─── Dataset content

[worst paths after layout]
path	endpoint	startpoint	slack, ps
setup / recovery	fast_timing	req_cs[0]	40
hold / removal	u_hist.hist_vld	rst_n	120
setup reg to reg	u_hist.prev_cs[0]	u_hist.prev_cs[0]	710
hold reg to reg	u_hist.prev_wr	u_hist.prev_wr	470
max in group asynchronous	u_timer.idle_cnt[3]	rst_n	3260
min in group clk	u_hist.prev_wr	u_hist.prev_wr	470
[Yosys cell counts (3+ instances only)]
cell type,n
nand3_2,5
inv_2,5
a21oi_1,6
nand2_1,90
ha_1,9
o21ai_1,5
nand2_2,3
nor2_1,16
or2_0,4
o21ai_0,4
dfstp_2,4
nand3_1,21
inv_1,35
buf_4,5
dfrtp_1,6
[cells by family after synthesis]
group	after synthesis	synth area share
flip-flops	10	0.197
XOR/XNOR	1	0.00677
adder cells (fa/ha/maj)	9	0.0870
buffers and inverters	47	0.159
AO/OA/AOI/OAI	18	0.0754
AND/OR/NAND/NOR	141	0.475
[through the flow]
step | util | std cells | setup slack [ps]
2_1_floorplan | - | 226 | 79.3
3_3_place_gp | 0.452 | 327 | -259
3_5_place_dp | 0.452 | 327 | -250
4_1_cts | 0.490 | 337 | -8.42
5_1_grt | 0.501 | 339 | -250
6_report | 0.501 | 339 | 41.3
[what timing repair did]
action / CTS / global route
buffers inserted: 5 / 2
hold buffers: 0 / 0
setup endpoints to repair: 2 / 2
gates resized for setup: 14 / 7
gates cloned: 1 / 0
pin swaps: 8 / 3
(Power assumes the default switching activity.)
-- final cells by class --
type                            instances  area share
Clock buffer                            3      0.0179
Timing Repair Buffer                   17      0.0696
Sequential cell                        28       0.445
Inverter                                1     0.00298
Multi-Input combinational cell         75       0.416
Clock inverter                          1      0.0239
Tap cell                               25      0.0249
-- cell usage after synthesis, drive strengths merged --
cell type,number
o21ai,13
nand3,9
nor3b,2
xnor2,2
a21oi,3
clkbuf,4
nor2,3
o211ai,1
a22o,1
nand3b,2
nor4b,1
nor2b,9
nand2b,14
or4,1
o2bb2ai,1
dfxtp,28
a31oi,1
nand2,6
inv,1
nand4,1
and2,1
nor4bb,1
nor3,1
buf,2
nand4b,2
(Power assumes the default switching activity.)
## config.mk

```make
export PLATFORM = sky130hd
export DESIGN_NAME = nco_pixel_strobe
export DESIGN_NICKNAME = d
export VERILOG_FILES = /design/src/rtl/nco_pixel_strobe.sv
export SDC_FILE = /design/constraint.sdc
export NUM_CORES = 1
export LEC_CHECK = 0
export ABC_AREA = 1
export CORE_MARGIN = 3
export CORE_UTILIZATION = 36
export DETAILED_ROUTE_END_ITERATION = 10
export DONT_BUFFER_PORTS = 1
export GPL_TIMING_DRIVEN = 0
export PLACE_DENSITY = 0.51
export RECOVER_POWER = 100
export SYNTH_ARGS = -nofsm -noshare
export SYNTH_HDL_FRONTEND = slang
export SYNTH_SLANG_ARGS = --single-unit
```

## constraint.sdc

```tcl
create_clock -name clk -period 2.2 [get_ports clk]
set_input_delay 0.44 -clock clk [delete_from_list [all_inputs] [get_ports clk]]
set_output_delay 0.44 -clock clk [all_outputs]
set_load 0.01 [all_outputs]
```
## src/rtl/irqc_pkg.sv

```systemverilog
package irqc_pkg;
  localparam int BANK_W    = 32;
  localparam int NUM_BANKS = 2;
  localparam int SRC_N     = BANK_W * NUM_BANKS;
  localparam int ID_W      = $clog2(SRC_N);
  localparam int ADDR_W    = 6;

  typedef enum logic [1:0] {
    WSEL_EVENT  = 2'd0,
    WSEL_ENABLE = 2'd1,
    WSEL_ACK    = 2'd2,
    WSEL_LEVEL  = 2'd3
  } wsel_e;

  typedef struct packed {
    logic            valid;
    logic [ID_W-1:0] id;
  } vec_t;
endpackage

```

## src/rtl/irqc_sync.sv

```systemverilog
module irqc_sync #(
  parameter int W      = 64,
  parameter int STAGES = 2
) (
  input  logic         clk_i,
  input  logic         rst_i,
  input  logic [W-1:0] async_i,
  output logic [W-1:0] lvl_o,
  output logic [W-1:0] rise_o
);
  logic [W-1:0] chain_q [STAGES];
  logic [W-1:0] prev_q;

  always_ff @(posedge clk_i) begin
    if (rst_i) begin
      for (int s = 0; s < STAGES; s++) chain_q[s] <= '0;
      prev_q <= '0;
    end else begin
      chain_q[0] <= async_i;
      for (int s = 1; s < STAGES; s++) chain_q[s] <= chain_q[s-1];
      prev_q <= chain_q[STAGES-1];
    end
  end

  assign lvl_o  = chain_q[STAGES-1];
  assign rise_o = chain_q[STAGES-1] & ~prev_q;

  AST_RISE_AFTER_LOW: assert property (@(posedge clk_i) disable iff (rst_i)
    1'b1 |=> ((rise_o & $past(lvl_o)) == '0));
endmodule

```

## src/rtl/irqc_bank.sv

```systemverilog
module irqc_bank #(
  parameter int          W        = 32,
  parameter logic [31:0] LVL_MASK = 32'h3FF0_0000
) (
  input  logic         clk_i,
  input  logic         rst_i,
  input  logic [W-1:0] lvl_i,
  input  logic [W-1:0] rise_i,
  input  logic         en_we_i,
  input  logic         ack_we_i,
  input  logic [W-1:0] wdata_i,
  output logic [W-1:0] evt_o,
  output logic [W-1:0] en_o,
  output logic [W-1:0] pend_o
);
  localparam logic [W-1:0] LMASK = LVL_MASK[W-1:0];
  localparam logic [W-1:0] EMASK = ~LMASK;

  logic [W-1:0] evt_q, en_q, clr_mask, held, evt_d;

  assign clr_mask = ack_we_i ? wdata_i : '0;
  assign held     = evt_q & ~clr_mask;
  assign evt_d    = held | (rise_i & EMASK);

  always_ff @(posedge clk_i) begin
    if (rst_i) begin
      evt_q <= '0;
      en_q  <= '0;
    end else begin
      evt_q <= evt_d;
      if (en_we_i) en_q <= wdata_i;
    end
  end

  assign evt_o  = evt_q;
  assign en_o   = en_q;
  assign pend_o = (evt_q | (lvl_i & LMASK)) & en_q;

  AST_ENABLE_READBACK: assert property (@(posedge clk_i) disable iff (rst_i)
    en_we_i |=> (en_o == $past(wdata_i)));
  AST_ACK_CLEARS: assert property (@(posedge clk_i) disable iff (rst_i)
    ack_we_i |=> ((evt_q & $past(wdata_i & ~rise_i)) == '0));
  AST_EVENT_HOLDS: assert property (@(posedge clk_i) disable iff (rst_i)
    1'b1 |=> ((evt_q & $past(held)) == $past(held)));
  AST_NO_SPURIOUS_EVENT: assert property (@(posedge clk_i) disable iff (rst_i)
    1'b1 |=> ((evt_q & ~$past(evt_q) & ~$past(rise_i)) == '0));
endmodule

```

## src/rtl/irqc_prio.sv

```systemverilog
module irqc_prio #(
  parameter int N = 64
) (
  input  logic                 clk_i,
  input  logic                 rst_i,
  input  logic [N-1:0]         req_i,
  output logic                 valid_o,
  output logic [$clog2(N)-1:0] id_o
);
  localparam int IW = $clog2(N);

  always_comb begin
    valid_o = 1'b0;
    id_o    = '0;
    for (int i = 0; i < N; i++) begin
      if (req_i[i]) begin
        valid_o = 1'b1;
        id_o    = IW'(i);
      end
    end
  end

  AST_WINNER_IS_HIGHEST: assert property (@(posedge clk_i) disable iff (rst_i)
    valid_o |-> (((req_i >> id_o) >> 1) == '0));
  AST_WINNER_REQUESTS: assert property (@(posedge clk_i) disable iff (rst_i)
    valid_o |-> req_i[id_o]);
endmodule

```

## src/rtl/banked_irq_ctrl.sv

```systemverilog
module banked_irq_ctrl
  import irqc_pkg::*;
#(
  parameter int          SYNC_STAGES = 2,
  parameter logic [31:0] LVL_MASK_B0 = 32'h3FF0_0000,
  parameter logic [31:0] LVL_MASK_B1 = 32'h1FF0_0000
) (
  input  logic              clk_i,
  input  logic              rst_i,
  input  logic [SRC_N-1:0]  irq_lines_i,
  input  logic              wr_en_i,
  input  logic              rd_en_i,
  input  logic [ADDR_W-1:0] addr_i,
  input  logic [BANK_W-1:0] wdata_i,
  output logic [BANK_W-1:0] rdata_o,
  output logic              irq_o,
  output logic              vec_valid_o,
  output logic [ID_W-1:0]   vec_id_o
);
  localparam logic [SRC_N-1:0] LVL_MASKS = {LVL_MASK_B1[BANK_W-1:0], LVL_MASK_B0[BANK_W-1:0]};

  logic [SRC_N-1:0] lvl_sync, rise, evt_all, en_all, pend_all;
  logic [NUM_BANKS-1:0] bank_hit;
  logic aligned, vec_hit, win_valid;
  logic [ID_W-1:0] win_id;
  wsel_e wsel;
  vec_t vec_q;
  logic irq_q;
  logic [BANK_W-1:0] rdata_q, rd_mux;

  irqc_sync #(.W(SRC_N), .STAGES(SYNC_STAGES)) u_sync (
    .clk_i   (clk_i),
    .rst_i   (rst_i),
    .async_i (irq_lines_i),
    .lvl_o   (lvl_sync),
    .rise_o  (rise)
  );

  assign aligned = (addr_i[1:0] == 2'b00);
  assign vec_hit = aligned && (addr_i[ADDR_W-1:2] == '0);
  assign wsel    = wsel_e'(addr_i[3:2]);

  for (genvar b = 0; b < NUM_BANKS; b++) begin : g_bank
    assign bank_hit[b] = aligned && (addr_i[5:4] == 2'(NUM_BANKS - b));

    irqc_bank #(
      .W        (BANK_W),
      .LVL_MASK (LVL_MASKS[b*BANK_W +: BANK_W])
    ) u_bank (
      .clk_i    (clk_i),
      .rst_i    (rst_i),
      .lvl_i    (lvl_sync[b*BANK_W +: BANK_W]),
      .rise_i   (rise[b*BANK_W +: BANK_W]),
      .en_we_i  (wr_en_i && bank_hit[b] && (wsel == WSEL_ENABLE)),
      .ack_we_i (wr_en_i && bank_hit[b] && (wsel == WSEL_ACK)),
      .wdata_i  (wdata_i),
      .evt_o    (evt_all[b*BANK_W +: BANK_W]),
      .en_o     (en_all[b*BANK_W +: BANK_W]),
      .pend_o   (pend_all[b*BANK_W +: BANK_W])
    );
  end

  irqc_prio #(.N(SRC_N)) u_prio (
    .clk_i   (clk_i),
    .rst_i   (rst_i),
    .req_i   (pend_all),
    .valid_o (win_valid),
    .id_o    (win_id)
  );

  always_comb begin
    rd_mux = '0;
    if (vec_hit) rd_mux = BANK_W'(vec_q);
    for (int b = 0; b < NUM_BANKS; b++) begin
      if (bank_hit[b]) begin
        case (wsel)
          WSEL_EVENT:  rd_mux = evt_all[b*BANK_W +: BANK_W];
          WSEL_ENABLE: rd_mux = en_all[b*BANK_W +: BANK_W];
          WSEL_LEVEL:  rd_mux = lvl_sync[b*BANK_W +: BANK_W];
          default:     rd_mux = '0;
        endcase
      end
    end
  end

  always_ff @(posedge clk_i) begin
    if (rst_i) begin
      irq_q   <= 1'b0;
      vec_q   <= '0;
      rdata_q <= '0;
    end else begin
      irq_q       <= |pend_all;
      vec_q.valid <= win_valid;
      vec_q.id    <= win_id;
      if (rd_en_i) rdata_q <= rd_mux;
    end
  end

  assign irq_o       = irq_q;
  assign vec_valid_o = vec_q.valid;
  assign vec_id_o    = vec_q.id;
  assign rdata_o     = rdata_q;

  AST_VEC_TRACKS_IRQ: assert property (@(posedge clk_i) disable iff (rst_i)
    vec_valid_o |-> irq_o);
endmodule

```
--- config.mk ---
export PLATFORM = sky130hd
export DESIGN_NAME = upper_bank_mapper
export DESIGN_NICKNAME = d
export VERILOG_FILES = /design/src/rtl/upper_bank_mapper.sv
export SDC_FILE = /design/constraint.sdc
export NUM_CORES = 1
export LEC_CHECK = 0
export ABC_AREA = 1
export CORE_MARGIN = 4
export CORE_UTILIZATION = 39
export CTS_CLUSTER_SIZE = 24
export DETAILED_ROUTE_END_ITERATION = 7
export PLACE_DENSITY = 0.73
export SYNTH_ARGS = -nofsm -noshare
export SYNTH_HDL_FRONTEND = slang
export SYNTH_SLANG_ARGS = --single-unit
--- constraint.sdc ---
create_clock -name clk -period 1.4 [get_ports clk]
set_input_delay 0.28 -clock clk [delete_from_list [all_inputs] [get_ports clk]]
set_output_delay 0.28 -clock clk [all_outputs]
set_load 0.005 [all_outputs]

──────

_Task statement_: Go through the records above and copy every line holding the word "cells".

_Completed exercise_:
[cells by family after synthesis]
adder cells (fa/ha/maj)	9	0.0870
step | util | std cells | setup slack [ps]
-- final cells by class --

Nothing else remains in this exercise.